Approximation of a $L^1$ function by a dominated sequence of continuous functions

Question

Consider $\mathbb{T}=\{z\in\mathbb{C}\mid |z|=1\}$ and the Lebesgue measure on it. Denote by $L^1(\mathbb{T})$ the set of integrable functions on $\mathbb{T}$ and by $C(\mathbb{T})$ the set of continuous functions on $\mathbb{T}$. I wonder whether or not the following proposition is true.

Proposition. Let $0\leq f\in L^1(\mathbb{T})$. Then there exist a sequence $\{g_n\}_{n\in\mathbb{N}}\subset C(\mathbb{T})$ and a function $g\in L^1(\mathbb{T})$ such that

1. $g_n\to f$ a.e.
2. $|g_n(t)|\leq g(t)$ a.e. for all $t\in\mathbb{T}$ and all $n\in\mathbb{N}$.

Just to add some context, I came up with this question while trying to find an alternative proof for a Fejér's-like theorem.

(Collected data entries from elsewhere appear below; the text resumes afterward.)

This design comes from an exercise in tuning for small area on the open sky130 flow, not from production work. The RTL was checked by simulation tests, not by an equivalence proof against the original design. Power and IR drop assume default switching activity.

==> config.mk <==
export PLATFORM = sky130hd
export DESIGN_NAME = bridge_top
export DESIGN_NICKNAME = bridge_top
export VERILOG_FILES = /design/flow/design.v
export SDC_FILE = /design/flow/constraint.sdc
export NUM_CORES = 4
export LEC_CHECK = 0
export CAP_MARGIN = 20
export CORE_MARGIN = 2
export CORE_UTILIZATION = 40
export SLEW_MARGIN = 20
==> constraint.sdc <==
create_clock -name core_clock -period 4.0 [get_ports {hclk}]
set_input_delay 0.8000 -clock core_clock [delete_from_list [all_inputs] [get_ports {hclk}]]
set_output_delay 0.8000 -clock core_clock [all_outputs]
set_load 0.01 [all_outputs]
==> design.v <==
module ahb_slave(hreadyin, htrans, haddr, valid, tempselx);
  input        hreadyin;
  input  [1:0] htrans;
  input  [31:0] haddr;
  output       valid;
  output [2:0] tempselx;
  wire inwin = (haddr[31:28] == 4'b1000) & ~(haddr[27] & haddr[26]);
  assign valid = hreadyin & htrans[1] & inwin;
  assign tempselx[0] = (haddr[31:28] == 4'b1000) & (haddr[27:26] == 2'b00);
  assign tempselx[1] = (haddr[31:28] == 4'b1000) & (haddr[27:26] == 2'b01);
  assign tempselx[2] = (haddr[31:28] == 4'b1000) & (haddr[27:26] == 2'b10);
endmodule
module apb_controller(hclk, hresetn, hwrite, haddr, hwdata, valid, tempselx,
                      pwrite, penable, psel, paddr, pwdata, hr_readyout);
  input        hclk, hresetn, hwrite, valid;
  input  [31:0] haddr, hwdata;
  input  [2:0] tempselx;
  output reg   pwrite, penable, hr_readyout;
  output reg [2:0]  psel;
  output reg [31:0] paddr, pwdata;
  localparam ST_IDLE     = 3'd0,
             ST_READ     = 3'd1,
             ST_WWAIT    = 3'd2,
             ST_WRITE    = 3'd3,
             ST_WENABLE  = 3'd4,
             ST_WRITEPA  = 3'd5,    
             ST_WRITEPB  = 3'd6,    
             ST_WENABLEP = 3'd7;
  reg [2:0]  st, nst;
  reg [31:0] a1, a2;
  reg        w1, w2, b1, b2, z;
  wire s_idle  = (st == ST_IDLE);
  wire s_read  = (st == ST_READ);
  wire s_wwait = (st == ST_WWAIT);
  wire s_write = (st == ST_WRITE);
  wire s_wen   = (st == ST_WENABLE);
  wire s_wpa   = (st == ST_WRITEPA);
  wire s_wpb   = (st == ST_WRITEPB);
  wire s_wenp  = (st == ST_WENABLEP);
  wire rd = valid & ~hwrite;
  wire wr = valid &  hwrite;
  wire c  = w1 & b2;
  always @(*) begin
    case (st)
      ST_IDLE, ST_WENABLE: nst = wr ? ST_WWAIT : (rd ? ST_READ : ST_IDLE);
      ST_READ:     nst = ST_IDLE;
      ST_WWAIT:    nst = valid ? ST_WRITEPA : ST_WRITE;
      ST_WRITE:    nst = valid ? ST_WENABLEP : ST_WENABLE;
      ST_WRITEPA, ST_WRITEPB: nst = ST_WENABLEP;
      default:     nst = ~w2 ? ST_READ :
                         (valid & w1) ? ST_WRITEPB :
                         ~valid ? ST_WRITE : ST_IDLE;
    endcase
  end
  wire selA  = s_idle;
  wire selA1 = (s_read & ~w1) | s_wwait | s_wen;
  wire selA2 = (s_write & w2) | (s_wpa & c) | (s_wpb & ~c) | s_wenp;
  wire selP  = (s_read & w1) | (s_write & ~w2) | (s_wpa & ~c) | (s_wpb & c);
  wire ldD = ~(s_write | s_wpa | s_wpb | (s_wenp & valid & ~w1));
  wire holdA2 = s_wwait & valid;
  always @(posedge hclk) begin
    z  <= ~hresetn;
    a1 <= haddr;
    a2 <= holdA2 ? a2 : (z ? 32'd0 : a1);
    w1 <= hwrite;
    w2 <= w1;
    b1 <= |hwdata[31:8];
    b2 <= b1;
    paddr  <= ({32{selA}} & haddr) | ({32{selA1}} & a1) |
              ({32{selA2}} & a2)   | ({32{selP}}  & paddr);
    pwdata <= ldD ? hwdata : pwdata;
    pwrite <= s_wwait | s_write | s_wpa | s_wpb | (s_wen & w1) | (s_wenp & w2);
  end
  always @(posedge hclk) begin
    if (!hresetn) begin
      st          <= ST_IDLE;
      psel        <= 3'b000;
      penable     <= 1'b0;
      hr_readyout <= 1'b1;
    end else begin
      st          <= nst;
      psel        <= ((s_idle & rd) | (s_wen & wr) | ~(s_idle | s_wen)) ? tempselx : 3'b000;
      penable     <= s_read | s_write | s_wpa | s_wpb;
      hr_readyout <= s_read | s_write |
                     ((s_idle) & ~rd) |
                     ((s_wwait | s_wen) & ~valid) |
                     ((s_wpa | s_wpb) & w1) |
                     (s_wenp & ~valid & w2);
    end
  end
endmodule
module bridge_top(hclk,hresetn,hwrite,haddr,hwdata,hreadyin,htrans,prdata,pwrite,penable,psel,paddr,pwdata,hrdata,hr_readyout,hresp);
input hclk,hresetn,hwrite,hreadyin;
input [1:0]htrans;
input [31:0]haddr,hwdata,prdata;
output pwrite,penable,hr_readyout;
output [1:0]hresp;
output [2:0]psel;
output [31:0]paddr,pwdata,hrdata;
wire [2:0] tempselx;
wire valid;
ahb_slave ahb_sl(.hreadyin(hreadyin), .htrans(htrans), .haddr(haddr),
                 .valid(valid), .tempselx(tempselx));
apb_controller apb_c(.hclk(hclk), .hresetn(hresetn), .hwrite(hwrite),
                     .haddr(haddr), .hwdata(hwdata), .valid(valid),
                     .tempselx(tempselx), .pwrite(pwrite), .penable(penable),
                     .psel(psel), .paddr(paddr), .pwdata(pwdata),
                     .hr_readyout(hr_readyout));
assign hrdata = prdata;
assign hresp  = 2'b00;
endmodule
==> run.sh <==
#!/bin/bash
# synth_recipe.tcl (not shown) runs the flow's synth.tcl, then flattens the netlist and writes it again
# the make line also repeats each setting of config.mk as NAME=value (left out here)
make -C /OpenROAD-flow-scripts/flow DESIGN_CONFIG=/design/flow/config.mk WORK_HOME=/design/flow/orfs CLKGATE_MAP_FILE= SYNTH_SCRIPT=/design/flow/synth_recipe.tcl finish
==> impl_metrics.toml, run 1 <==
[outcome]
outcome = "finished clean"

[sta]
setup_viol = 0
finalMaxSlewViolations = 0
relSlewSlack_pct = 47.3
whs_ps = 328
setup_slack_ps = 1380
hold_violations = 0
finalCritPeriodShare_pct = 65.6
rsz0062_at_grt = "no"
fin_skew_ps = 8.46
final.setup.tns_ps = 0
period_minus_slack_ps = 2620
fmax_mhz = 381
tightest_slew_ps = 789

[hold_path]
min_to = "apb_c.b2"
holdCritPathClass = "flip-flop to flip-flop"
holdCritStartpoint = "apb_c.b1"
min_path_cells = 0

[floorplan]
die_y_um = 122
rows = 43
initial_utilization_pct = 40.5
core_um2 = 13700
io_pins = 206
die_w_um = 122
dieArea_um2 = 14800

[clocking]
clock_sinks = 142
tritoncts = "built"
postCtsHoldBufs = 0
htreeDepth = 4
cts-resized-gates = 0
clkLatencyLatePin_ps = 420
clkSlewWorstSetupHoldPaths_ps = 50
cts-root-buf = "clkbuf_16"
cts_buffer_depth = 2
cts_made_buffers = 17
cts_setup_buffers = 0

[drt]
drt_iter0_drc = 263
wl_met3_um = 866
topRoutingLayerUsed = "met4"
drc_errors = 0
drt_first_pass_iters = 4
met2_length_um = 6160
via_per_inst = 5.07
wl_met1_um = 5540
vias = 3926
postRouteWirelength_um = 12700
wl_per_cell_um = 16.5
ant_nets = 0

[placed_design]
dpl-instance-area_um2 = 6840
hpwl_um = 8220
place_inst = 742
place_ws_ps = 963
gp_congestion = 0.758
port_buffers = 138

[layout]
nets = 683
final_cell_mix = "138 x clkdlybuf4s50_1, 78 x dfxtp_1, 64 x edfxtp_1, 62 x o21ai_0, 41 x nand2_1"
multi_input_area_um2 = 1550
mostFrequentLayoutCell = "clkdlybuf4s50_1"
diodes = 0
ff_latch_area_um2 = 3480
fill_cells = 1244
fin_area_um2 = 7410
drive_above_1_share_pct = 12.8
area_growth_syn_to_layout_pct = 33.5
layout.cells.non_filler = 774

[yosys]
avgSynthCellArea_um2 = 11.7
ys_async_sr_fraction_pct = 0
yosys_warnings = 1
ys_types = 45
yosys_register_bits = 142
synth_flop_cell = "dfxtp_1"
seq_area_frac_synth_pct = 62.8
syn_area_um2 = 5550
synth_edf_count = 64
synth_cells = 476

[worst_setup_path]
r2r_setup_slack_ps = 1450
required_ps = 4110
r2r-start = "apb_c.st[0]"
crit_type = "input port to flip-flop"
arrival_ps = 2730
start_kind = "input port"
reg2reg_depth = 5
cp_max_fo = 32
regToRegEndpoint = "apb_c.paddr[13]"
end_kind = "flip-flop"

[grt]
grt_first_pass_wirelength_um = 20000
track_usage_pct = 17.8
overflow = 0
grt_max_degree = 33
antenna_found_initial = 0
grt_pass1_vias = 3894

[power_and_ir_drop]
ir_worst_vdd_uv = 266
p_int_mw = 2.70
pwr-share-seq_pct = 47.8
pwr-share-clk_pct = 44.9
p_comb_share_pct = 7.2
power_density_nw_per_um2 = 456
power.leakage_nw = 2.90
switching_share_pct = 20.0
switchingPower_mw = 0.676

[flow_run]
drv_cap = 0
## cell usage after synthesis (4+ instances only)
| cell | count | share of area (%) |
|---|---|---|
| dfxtp_1 | 78 | 28 |
| o21ai_1 | 5 | 0.45 |
| a21oi_1 | 9 | 0.81 |
| nand3_1 | 4 | 0.36 |
| nor4_1 | 6 | 0.68 |
| buf_6 | 5 | 1.0 |
| inv_1 | 34 | 2.3 |
| o2111ai_2 | 30 | 8.1 |
| clkbuf_1 | 16 | 1.1 |
| nand2_1 | 41 | 2.8 |
| o21ai_0 | 63 | 5.7 |
| buf_4 | 38 | 5.1 |
| nor2_1 | 38 | 2.6 |
| edfxtp_1 | 64 | 35 |
## worst max-delay path, cell delays in order
cell,delay [ps]
clkdlybuf4s50_1,490
nor4b_4,450
nand3_2,250
or4_1,440
buf_4,300
## power by group through the flow
| stage | Sequential, mW | Combinational [mW] | Clock, mW |
|---|---|---|---|
| after floorplan | 1.66 | 0.0951 | 0 |
| after global placement | 1.64 | 0.241 | 0 |
| after detailed placement | 1.65 | 0.246 | 0 |
| after CTS | 1.62 | 0.247 | 1.55 |
| after global routing | 1.62 | 0.263 | 1.62 |
| final | 1.62 | 0.244 | 1.52 |
## how the worst max path moves through the flow
stage	startpoint	to	slack, ps	cells past startpoint
after floorplan	hreadyin	apb_c.pwdata[0]	60	5
after global placement	haddr[30]	apb_c.a2[8]	990	5
after detailed placement	haddr[30]	apb_c.a2[18]	960	5
after CTS	haddr[30]	apb_c.a2[11]	1400	5
after global routing	apb_c.st[0]	apb_c.paddr[13]	1220	5
final	haddr[30]	apb_c.a2[11]	1380	5
## metal layers
layer,vias up,track usage (%)
li1,1866,-
met1,1917,22.6
met3,15,6.18
met2,128,28.1
met4,0,7.04
met5,-,0
## final cells by class
cell class              instances  area share, %
repair buffers                147           19.6
clock inverters                 6           1.11
well taps                     180           3.04
inverters                      35           1.77
multi-input cells             238           20.9
flip-flops and latches        142           47.0
clock buffers                  26           6.60
## cells by family after synthesis
| logic type | after synthesis | share of synthesized area (%) |
|---|---|---|
| AND/OR/NAND/NOR | 111 | 9.49 |
| flip-flops | 142 | 62.8 |
| AO/OA/AOI/OAI | 122 | 17.3 |
| other | 1 | 0.0676 |
| XOR/XNOR | 3 | 0.473 |
| buffers and inverters | 97 | 9.87 |
## per-stage QoR
stage                     utilization (%)  total power [mW]
after global placement               49.8              1.89
after detailed placement             49.8              1.89
final                                54.0              3.38
after global routing                 54.0              3.51
after CTS                            54.0              3.41
after floorplan                         -              1.75
## flip-flops by register name, indices dropped and copies added, names as in the netlist
| register | cells |
|---|---|
| apb_c.psel | 3 |
| apb_c.a2 | 32 |
| apb_c.z | 1 |
| apb_c.b2 | 1 |
| apb_c.hr_readyout | 1 |
| apb_c.penable | 1 |
| apb_c.st | 3 |
| apb_c.w1 | 1 |
| apb_c.paddr | 32 |
| apb_c.a1 | 32 |
| apb_c.pwdata | 32 |
| apb_c.w2 | 1 |
| apb_c.b1 | 1 |
| apb_c.pwrite | 1 |
==> run 2: changes to the inputs <==
--- a/design.v
+++ b/design.v
@@ -24,10 +24,9 @@
              ST_WRITE    = 3'd3,
              ST_WENABLE  = 3'd4,
-             ST_WRITEPA  = 3'd5,    
-             ST_WRITEPB  = 3'd6,    
+             ST_WRITEP   = 3'd5,
              ST_WENABLEP = 3'd7;
   reg [2:0]  st, nst;
   reg [31:0] a1, a2;
-  reg        w1, w2, b1, b2, z;
+  reg        w1, w2, b1, z, zz;
   wire s_idle  = (st == ST_IDLE);
   wire s_read  = (st == ST_READ);
@@ -35,40 +34,42 @@
   wire s_write = (st == ST_WRITE);
   wire s_wen   = (st == ST_WENABLE);
-  wire s_wpa   = (st == ST_WRITEPA);
-  wire s_wpb   = (st == ST_WRITEPB);
+  wire s_wp    = (st == ST_WRITEP);
   wire s_wenp  = (st == ST_WENABLEP);
   wire rd = valid & ~hwrite;
   wire wr = valid &  hwrite;
-  wire c  = w1 & b2;
   always @(*) begin
     case (st)
       ST_IDLE, ST_WENABLE: nst = wr ? ST_WWAIT : (rd ? ST_READ : ST_IDLE);
       ST_READ:     nst = ST_IDLE;
-      ST_WWAIT:    nst = valid ? ST_WRITEPA : ST_WRITE;
+      ST_WWAIT:    nst = valid ? ST_WRITEP : ST_WRITE;
       ST_WRITE:    nst = valid ? ST_WENABLEP : ST_WENABLE;
-      ST_WRITEPA, ST_WRITEPB: nst = ST_WENABLEP;
-      default:     nst = ~w2 ? ST_READ :
-                         (valid & w1) ? ST_WRITEPB :
+      ST_WRITEP:   nst = ST_WENABLEP;
+      ST_WENABLEP: nst = ~w2 ? ST_READ :
+                         (valid & w1) ? ST_WRITEP :
                          ~valid ? ST_WRITE : ST_IDLE;
+      default:     nst = ST_IDLE;
     endcase
   end
+  wire big   = hwrite & b1;
+  wire holdA2 = (s_wwait & valid & big) |
+                (s_wenp & (~w2 | (valid ? big : ~w1)));
+  wire sel2ok = ~zz;
   wire selA  = s_idle;
-  wire selA1 = (s_read & ~w1) | s_wwait | s_wen;
-  wire selA2 = (s_write & w2) | (s_wpa & c) | (s_wpb & ~c) | s_wenp;
-  wire selP  = (s_read & w1) | (s_write & ~w2) | (s_wpa & ~c) | (s_wpb & c);
-  wire ldD = ~(s_write | s_wpa | s_wpb | (s_wenp & valid & ~w1));
-  wire holdA2 = s_wwait & valid;
+  wire sel1  = (s_read & ~w1) | s_wwait | s_wen;
+  wire sel2  = ((s_read & w1) | s_write | s_wp | s_wenp) & sel2ok;
+  wire ldD = ~(s_write | s_wp | (s_wenp & valid & ~w1));
   always @(posedge hclk) begin
     z  <= ~hresetn;
     a1 <= haddr;
-    a2 <= holdA2 ? a2 : (z ? 32'd0 : a1);
+    if (!holdA2) begin
+      a2 <= a1;
+      zz <= z;
+    end
     w1 <= hwrite;
     w2 <= w1;
     b1 <= |hwdata[31:8];
-    b2 <= b1;
-    paddr  <= ({32{selA}} & haddr) | ({32{selA1}} & a1) |
-              ({32{selA2}} & a2)   | ({32{selP}}  & paddr);
-    pwdata <= ldD ? hwdata : pwdata;
-    pwrite <= s_wwait | s_write | s_wpa | s_wpb | (s_wen & w1) | (s_wenp & w2);
+    paddr  <= ({32{selA}} & haddr) | ({32{sel1}} & a1) | ({32{sel2}} & a2);
+    if (ldD) pwdata <= hwdata;
+    pwrite <= s_wwait | s_write | s_wp | (s_wen & w1) | (s_wenp & w2);
   end
   always @(posedge hclk) begin
@@ -81,9 +82,9 @@
       st          <= nst;
       psel        <= ((s_idle & rd) | (s_wen & wr) | ~(s_idle | s_wen)) ? tempselx : 3'b000;
-      penable     <= s_read | s_write | s_wpa | s_wpb;
+      penable     <= s_read | s_write | s_wp;
       hr_readyout <= s_read | s_write |
-                     ((s_idle) & ~rd) |
+                     (s_idle & ~rd) |
                      ((s_wwait | s_wen) & ~valid) |
-                     ((s_wpa | s_wpb) & w1) |
+                     (s_wp & w1) |
                      (s_wenp & ~valid & w2);
     end
==> run 2 against run 1 <==
Net effect: global-route usage is 2.4 points lower; routed wire length decreased by 23%; clock skew is 0.59 ps higher; non-clock buffer count fell by 3; design area shrank 11%; worst hold slack improved by 80 ps; critical path type unchanged; largest power group unchanged.
==> impl_metrics.toml, run 2 <==
[grt]
grt_first_pass_wirelength_um = 15300
grt_max_degree = 33
overflow = 0
antenna_found_initial = 0
grt_pass1_vias = 2914
track_usage_pct = 15.5

[drt]
vias = 2991
drt_first_pass_iters = 8
postRouteWirelength_um = 9750
wl_per_cell_um = 16.5
drc_errors = 0
ant_nets = 0
drt_iter0_drc = 292
via_per_inst = 5.06

[power_and_ir_drop]
switching_share_pct = 22.0
power_mw = 3.35
ir_worst_vdd_uv = 285
pwr-share-seq_pct = 48.4
pwr-share-clk_pct = 45.1
p_comb_share_pct = 6.5
p_int_mw = 2.61
switchingPower_mw = 0.738
power.leakage_nw = 2.63
power_density_nw_per_um2 = 510

[layout]
fin_area_um2 = 6570
area_growth_syn_to_layout_pct = 40.2
final_cell_mix = "138 x clkdlybuf4s50_1, 77 x dfxtp_1, 65 x edfxtp_1, 35 x inv_1, 32 x a222oi_1"
mostFrequentLayoutCell = "clkdlybuf4s50_1"
diodes = 0
drive_above_1_share_pct = 9.38
fill_cells = 954
post-route-util_pct = 57.5
nets = 537
layout.cells.non_filler = 591

[placed_design]
hpwl_um = 6500
dpl-instance-area_um2 = 5990
place_ws_ps = 714
gp_congestion = 0.810
place_inst = 559
port_buffers = 138

[worst_setup_path]
arrival_ps = 2890
required_ps = 4080
cp_max_fo = 20
crit_type = "input port to flip-flop"
cp_cell_sequence = "clkdlybuf4s50_1, nor4b_2, and3_1, o21ai_0, a41oi_4, buf_4"
max_stage_delay_ps = 520
end_kind = "flip-flop"
cp_slowest_cell = "nor4b_2"
start_kind = "input port"

[sta]
tightest_slew_ps = 832
period_minus_slack_ps = 2820
whs_ps = 409
relSlewSlack_pct = 44.2
setup_viol = 0
finalCritPeriodShare_pct = 70.4
rsz0062_at_grt = "no"
finalMaxSlewViolations = 0
hold_violations = 0
setup_slack_ps = 1180
fmax_mhz = 355
fin_skew_ps = 9.05
final.setup.tns_ps = 0

[yosys]
synth_top_cell_by_area = "edfxtp_1"
synth_flop_cell = "dfxtp_1"
yosys.cell_count.top_type = "dfxtp_1"
yosys-top-cells-area = "edfxtp_1 42%, dfxtp_1 33%, a222oi_1 6.8%, buf_4 5.5%, inv_1 2.8%"
avgSynthCellArea_um2 = 14.7
yosys_register_bits = 142
netlist_top_cells_count = "77 x dfxtp_1, 65 x edfxtp_1, 35 x inv_1, 34 x buf_4, 32 x a222oi_1"
synth_cells = 319
syn_area_um2 = 4680
synth_edf_count = 65
synth_top_area_share_pct = 41.7
ys_types = 40
yosys_warnings = 1
ys_async_sr_fraction_pct = 0
seq_area_frac_synth_pct = 74.6

[floorplan]
initial_utilization_pct = 41.0
die_y_um = 112
io_pins = 206
core_um2 = 11400
dieArea_um2 = 12600
rows = 39
die_w_um = 112

[flow_run]
drv_cap = 0

[outcome]
outcome = "finished clean"

[clocking]
tritoncts = "built"
cts_buffer_depth = 2
htreeDepth = 4
cts_setup_buffers = 0
cts-resized-gates = 0
cts-root-buf = "clkbuf_16"
clkLatencyLatePin_ps = 400
clock_sinks = 142
cts_made_buffers = 17
postCtsHoldBufs = 0
clkSlewWorstSetupHoldPaths_ps = 60

[hold_path]
holdCritPathClass = "flip-flop to flip-flop"
run 2: cells by family after synthesis:
kind of cell | Yosys count | share of synthesized area, %
mux | 1 | 0.214
other cells | 1 | 0.0801
flops | 142 | 74.6
buf+inv | 83 | 9.94
compound gates | 56 | 10.1
simple gates | 35 | 4.86
xor+xnor | 1 | 0.187
run 2: power groups by stage:
stage               clock, mW  sequential (mW)  combinational [mW]
floorplan                   0             1.67              0.0694
global placement            0             1.65               0.218
detailed placement          0             1.65               0.220
CTS                      1.55             1.62               0.221
global route             1.61             1.63               0.234
finish                   1.51             1.62               0.219
run 2: area by class of cell:
type | instances | area, um2 | share of cell area [%]
clock inverters | 15 | 154 | 2.34
well taps | 143 | 179 | 2.72
repair buffers | 144 | 1430 | 21.7
clock buffers | 17 | 425 | 6.48
multi-input cells | 95 | 757 | 11.5
flip-flops and latches | 142 | 3490 | 53.2
inverters | 35 | 131 | 2.00
run 2: path summary, 6_finish.rpt:
| path | from | end | slack (ps) | cells past startpoint |
|---|---|---|---|---|
| hold / removal | apb_c.z | apb_c.zz | 410 | 0 |
| setup reg to reg | apb_c.st[0] | apb_c.paddr[8] | 1700 | 5 |
| setup / recovery | haddr[30] | apb_c.a2[18] | 1180 | 6 |
| hold reg to reg | apb_c.z | apb_c.zz | 410 | 0 |
run 2: layer usage:
| layer | global-route usage, % | vias to the layer above | wire length, um |
|---|---|---|---|
| met5 | 0 | - | 0 |
| met4 | 6.83 | 0 | 261 |
| met3 | 5.29 | 33 | 714 |
| li1 | - | 1402 | - |
| met1 | 20.1 | 1434 | 4070 |
| met2 | 23.7 | 122 | 4710 |
run 2: critical path, delay by kind of cell:
family,cells,cell delay (ps)
AO/OA/AOI/OAI,2,430
AND/OR/NAND/NOR,2,860
buffers and inverters,2,770
==> run 3: changes to the inputs <==
--- a/config.mk
+++ b/config.mk
@@ -9,3 +9,4 @@
 export CORE_MARGIN = 2
 export CORE_UTILIZATION = 40
+export CTS_BUF_LIST = sky130_fd_sc_hd__clkbuf_4 sky130_fd_sc_hd__clkbuf_8
 export SLEW_MARGIN = 20
==> run 3 against run 2 <==
Net effect: utilization is 1.7 points lower; clock skew is 3.3 ps higher; global-route usage is 0.069 points lower; die area stayed put; flip-flop and latch count stayed put; synthesized cell count stayed put; critical path type unchanged; sequential power hardly changed; clock power is 27% lower; first-iteration DRC count is 1.4% lower.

I tried the usual techniques (density of continuous function in $L^1(\mathbb{T})$, Luzin's Theorem, etc) but I didn't succeed.

Answer 1

Yes, your proposition is true.

By density of the continuous functions, there is a sequence of continuous $g_n$ with $g_n \to f$ in $L^1$. Replacing $g_n$ with $g_n^+$, we can assume $g_n \ge 0$. Passing to a subsequence, we can also assume $g_n \to f$ almost everywhere. Passing to a further subsequence, we can assume $\|g_n - f\|_{L^1} \le 2^{-n}$.

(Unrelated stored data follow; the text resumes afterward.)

What follows belongs to an exercise in optimizing a design on an open flow for small area and a short achievable clock period; a production flow would make more cautious choices. Where RTL was checked, it was by simulation tests only, not by an equivalence proof against the original. Power is estimated from default activity; no workload was simulated.

Design project3_frame, start of the top module:
module project3_frame(
  input        CLOCK_50,
  input        RESET_N,
  input  [3:0] KEY,
  output [6:0] HEX0,
  output [6:0] HEX1,
  output [9:0] LEDR,
  output [13:0] imem_addr,
  input  [31:0] imem_data,
  output [13:0] dmem_addr,
  output [31:0] dmem_wdata,
  output dmem_we,
  output dmem_re,
  input  [31:0] dmem_rdata
);
  wire clk = CLOCK_50;
  wire reset = !RESET_N;
  reg [31:0] pc;
  reg        take;         
  reg [31:0] tgt;
  reg        ab;           
  reg        fl_v;         
  reg [31:0] fl_inst;
  reg        fl_ab;        
  reg        fl_hitj1, fl_hitj2;  
  reg        fl_hitk1, fl_hitk2;  
  reg        sb;           
  reg        d_isbr, d_isjmp, d_rd, d_wr, d_wreg;
  reg [3:0]  d_wregno;
  reg [31:0] d_r1;         
  reg [31:0] d_b;          
  reg [31:0] d_y;          
  reg        d_sub;
  reg [1:0]  d_ct;         
  reg [3:0]  d_tt;         
  reg        d_ssum, d_scmp, d_sshr, d_sshl, d_sy;
  reg        m_rd, m_wr, m_wreg;
  reg [3:0]  m_wregno;
  ...
Settings: LEC_CHECK=0, CAP_MARGIN=20, CORE_MARGIN=2, CORE_UTILIZATION=50, CTS_CLUSTER_DIAMETER=100, CTS_CLUSTER_SIZE=22, SETUP_SLACK_MARGIN=4.7, SLEW_MARGIN=20; clock period 8.0 ns.
run.sh (not shown) runs the stock make flow with config.mk's settings and CLKGATE_MAP_FILE= SYNTH_SCRIPT=/design/flow/synth_recipe.tcl, a recipe that flattens the netlist after the stock synthesis.
The first run completed with no timing, DRC or antenna violations.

(Actually, the first "pass to a subsequence" is unnecessary. As soon as $\sum_n \|g_n - f\|_{L^1} < \infty$, a Borel-Cantelli argument ensures that $g_n \to f$ almost everywhere.)

I claim $g_n$ is the desired sequence. It remains to construct the dominating function $g$. Let $h_n = (g_n - f)^+$. Then $h_n$ is measurable, $\|h_n\|_{L^1} \le \|g_n -f\|_{L^1} \le 2^{-n}$, and we have $h_n \ge 0$ and $g_n \le f + h_n$. Set $g = f + \sum_{n=1}^\infty h_n$. Now by monotone convergence $$\int \sum_{n=1}^\infty h_n = \sum_{n=1}^\infty \int h_n \le \sum_{n=1}^\infty 2^{-n} = 1$$ so $g$ is integrable. And for each $n$ we have $g_n \le f + h_n \le g$.

This argument didn't use any topology. Indeed, it still goes through if we replace $\mathbb{T}$ by any measure space $(X,\mu)$, and replace $C(\mathbb{T})$ by any dense subset $E \subset L^1(X,\mu)$ which is closed under the "positive part" operation. Maybe that latter condition can be weakened even further.

Answer 2

If $f$ is continuous, the result is a consequence of Arzela-Ascoli theorem. Because the sequence is non-negative, there is a sequence of measurable functions in $L^1$ that converges to $f$. Besides, thanks to the density of the continuous functions in $L^1$, we can assume that this functions are continuous. Let $F$ be such sequence of functions, i.e. $F=\{f_{n}:n\in \mathbb{N} \}⊂C(\mathbb{T})$. Any sub-sequence of functions in $F$ converges in $F\cup\{f\}⊂C(\mathbb{T})$. Arzela-Ascoli implies that $F$ is uniformly bounded, i.e. that the sequence satifies 2. For the general case, since $f$ is $L^1$, you can take a sequence of continuous functions converging to $f$. You can prove that there is a bound that holds for any case.